There are two primary types of insulin-like growth hormone: the insulin-like growth factor 1 (IGF-1) and the insulin-like growth factor 2 (IGF-2). Both of these insulin-like growth hormones are naturally produced by different types of cells and have the same molecular structure as the hormone insulin, hence their names. They also have similar functions to insulin, and are vital elements in a person’s growth and memory. IGF-1 and IGF-2 are also known as somatomedin C and somatomedin A, respectively.

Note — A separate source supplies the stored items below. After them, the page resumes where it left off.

<file path="src/rtl/sram_bist_ctrl.sv">
// March C- BIST controller driving the SRAM BIST port, one operation per cycle,
// with a one-stage read-compare pipeline and abort-on-first-mismatch.
`timescale 1ns/1ps
module sram_bist_ctrl #(
    parameter int P_DATA_WIDTH = 64,
    parameter int P_ADDR_WIDTH = 6
) (
    input  logic                    A_CLK,
    input  logic                    A_RST,
    input  logic                    A_START,
    input  logic [P_DATA_WIDTH-1:0] A_MEM_DOUT,
    output logic                    A_BIST_EN,
    output logic [P_ADDR_WIDTH-1:0] A_BIST_ADDR,
    output logic [P_DATA_WIDTH-1:0] A_BIST_DIN,
    output logic [P_DATA_WIDTH-1:0] A_BIST_BM,
    output logic                    A_BIST_MEN,
    output logic                    A_BIST_WEN,
    output logic                    A_BIST_REN,
    output logic                    A_BIST_CLK,
    output logic                    A_BUSY,
    output logic                    A_DONE,
    output logic                    A_FAIL,
    output logic [P_ADDR_WIDTH-1:0] A_FAIL_ADDR,
    output logic [2:0]              A_FAIL_ELEM
);

    localparam logic [P_ADDR_WIDTH-1:0] ADDR_LAST = '1;
    localparam logic [2:0]              ELEM_LAST = 3'd5;

    typedef enum logic [1:0] {IDLE, RUN, DRAIN, DONE} state_t;

    state_t                  state;
    logic [2:0]              elem;
    logic                    phase;
    logic [2:0]              nxt_elem;
    logic [P_ADDR_WIDTH-1:0] nxt_addr;
    logic                    nxt_phase;
    logic                    last_op;
    logic                    cmp_fail;

    logic                    vld_p0;
    logic [P_DATA_WIDTH-1:0] exp_p0;
    logic [P_ADDR_WIDTH-1:0] addr_p0;
    logic [2:0]              elem_p0;

    function automatic logic elem_down(input logic [2:0] e);
        return (e == 3'd3) || (e == 3'd4);
    endfunction

    function automatic logic [P_DATA_WIDTH-1:0] wr_pattern(input logic [2:0] e);
        return ((e == 3'd1) || (e == 3'd3)) ? {P_DATA_WIDTH{1'b1}} : {P_DATA_WIDTH{1'b0}};
    endfunction

    function automatic logic [P_DATA_WIDTH-1:0] rd_expect(input logic [2:0] e);
        return ((e == 3'd2) || (e == 3'd4)) ? {P_DATA_WIDTH{1'b1}} : {P_DATA_WIDTH{1'b0}};
    endfunction

    assign A_BIST_CLK = A_CLK;

    // phase 0 = read, 1 = write; M0 is write-only, M5 read-only
    always_comb begin
        nxt_elem  = elem;
        nxt_addr  = A_BIST_ADDR;
        nxt_phase = 1'b0;
        last_op   = (elem == ELEM_LAST) && (A_BIST_ADDR == ADDR_LAST);
        if (!phase && (elem != ELEM_LAST)) begin
            nxt_phase = 1'b1;
        end else if (elem_down(elem) ? (A_BIST_ADDR == '0) : (A_BIST_ADDR == ADDR_LAST)) begin
            nxt_elem = elem + 3'd1;
            nxt_addr = elem_down(elem + 3'd1) ? ADDR_LAST : '0;
        end else begin
            nxt_phase = (elem == 3'd0);
            nxt_addr  = elem_down(elem) ? A_BIST_ADDR - 1'b1 : A_BIST_ADDR + 1'b1;
        end
    end

    assign cmp_fail = vld_p0 && (A_MEM_DOUT != exp_p0) && ((state == RUN) || (state == DRAIN));

    // Stage p0: expected data, address and element of the read that just ended
    always_ff @(posedge A_CLK) begin
        exp_p0  <= rd_expect(elem);
        addr_p0 <= A_BIST_ADDR;
        elem_p0 <= elem;
    end

    always_ff @(posedge A_CLK or posedge A_RST) begin
        if (A_RST) begin
            state       <= IDLE;
            elem        <= 3'd0;
            phase       <= 1'b0;
            vld_p0      <= 1'b0;
            A_BIST_EN   <= 1'b0;
            A_BIST_ADDR <= '0;
            A_BIST_DIN  <= '0;
            A_BIST_BM   <= '0;
            A_BIST_MEN  <= 1'b0;
            A_BIST_WEN  <= 1'b0;
            A_BIST_REN  <= 1'b0;
            A_BUSY      <= 1'b0;
            A_DONE      <= 1'b0;
            A_FAIL      <= 1'b0;
            A_FAIL_ADDR <= '0;
            A_FAIL_ELEM <= 3'd0;
        end else begin
            vld_p0 <= (state == RUN) && A_BIST_REN;
            case (state)
                IDLE, DONE: begin
                    if (A_START) begin
                        state       <= RUN;
                        elem        <= 3'd0;
                        phase       <= 1'b1;
                        A_BIST_EN   <= 1'b1;
                        A_BIST_ADDR <= '0;
                        A_BIST_DIN  <= wr_pattern(3'd0);
                        A_BIST_BM   <= '1;
                        A_BIST_MEN  <= 1'b1;
                        A_BIST_WEN  <= 1'b1;
                        A_BIST_REN  <= 1'b0;
                        A_BUSY      <= 1'b1;
                        A_DONE      <= 1'b0;
                        A_FAIL      <= 1'b0;
                        A_FAIL_ADDR <= '0;
                        A_FAIL_ELEM <= 3'd0;
                    end
                end
                RUN: begin
                    if (cmp_fail || last_op) begin
                        A_BIST_DIN <= '0;
                        A_BIST_BM  <= '0;
                        A_BIST_MEN <= 1'b0;
                        A_BIST_WEN <= 1'b0;
                        A_BIST_REN <= 1'b0;
                    end
                    if (cmp_fail) begin
                        state       <= DONE;
                        A_BIST_EN   <= 1'b0;
                        A_BUSY      <= 1'b0;
                        A_DONE      <= 1'b1;
                        A_FAIL      <= 1'b1;
                        A_FAIL_ADDR <= addr_p0;
                        A_FAIL_ELEM <= elem_p0;
                    end else if (last_op) begin
                        state <= DRAIN;
                    end else begin
                        elem        <= nxt_elem;
                        phase       <= nxt_phase;
                        A_BIST_ADDR <= nxt_addr;
                        A_BIST_DIN  <= nxt_phase ? wr_pattern(nxt_elem) : '0;
                        A_BIST_BM   <= '1;
                        A_BIST_MEN  <= 1'b1;
                        A_BIST_WEN  <= nxt_phase;
                        A_BIST_REN  <= !nxt_phase;
                    end
                end
                DRAIN: begin
                    state     <= DONE;
                    A_BIST_EN <= 1'b0;
                    A_BUSY    <= 1'b0;
                    A_DONE    <= 1'b1;
                    if (cmp_fail) begin
                        A_FAIL      <= 1'b1;
                        A_FAIL_ADDR <= addr_p0;
                        A_FAIL_ELEM <= elem_p0;
                    end
                end
                default: state <= IDLE;
            endcase
        end
    end

endmodule

</file>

The discovery of the insulin-like growth hormone came about after the discovery and isolation of insulin in 1916. In the 1950s, many studies led scientists to suspect that growth hormones were not directly responsible for some bone growth activities in the fetus, but instead acted through some kind of catalysts that scientists dubbed as “serum factors.” Some laboratory experiments involved culturing insulin with an antibody-filled serum that was supposed to remove all insulin functions, but some functions still remained and were attributed to “insulin-like” elements. After more than two decades, scientists succeeded in isolating and characterizing the insulin-like growth hormone, or insulin-like growth factors (IGF).
Between the two IGFs, the IGF-2 plays a more prominent role during gestation, or the period when the fetus is still developing in the womb. Its presence signals the cells to multiply and divide into different types so more solid tissues can form. The insulin-like growth hormone also encourages the secretion of progesterone, an important hormone for fetal development and for menstruation. Studies in the late 2000s found that IGF-2 may be an important factor in treating Alzheimer’s disease and other memory disorders such as post-traumatic stress disorder. The IGF-2 gene, or the gene that helps produce the IGF-2, is inherited both from the male and female parent, but only the copy from the male parent becomes active in the fetus’ body.
In contrast to the IGF-2, the IGF-1 is more active in an adult body and its presence affects the growth of the musculoskeletal system, nervous system, and vital organs such as the kidney, liver, and lungs. In fact, almost every type of cell within the body needs the IGF-1 to develop. The amount of IGF-1 produced in the body is usually highest during the adolescent period, and then gradually decreases. Many studies have shown that children who are shorter than normal may have deficient amounts of the insulin-like growth hormone, and experimental IGF-1 therapies somehow increased their height. Interestingly, some studies have found that reduced levels of IGF-1 in adults may delay signs of aging, induce proper weight loss, and promote longevity.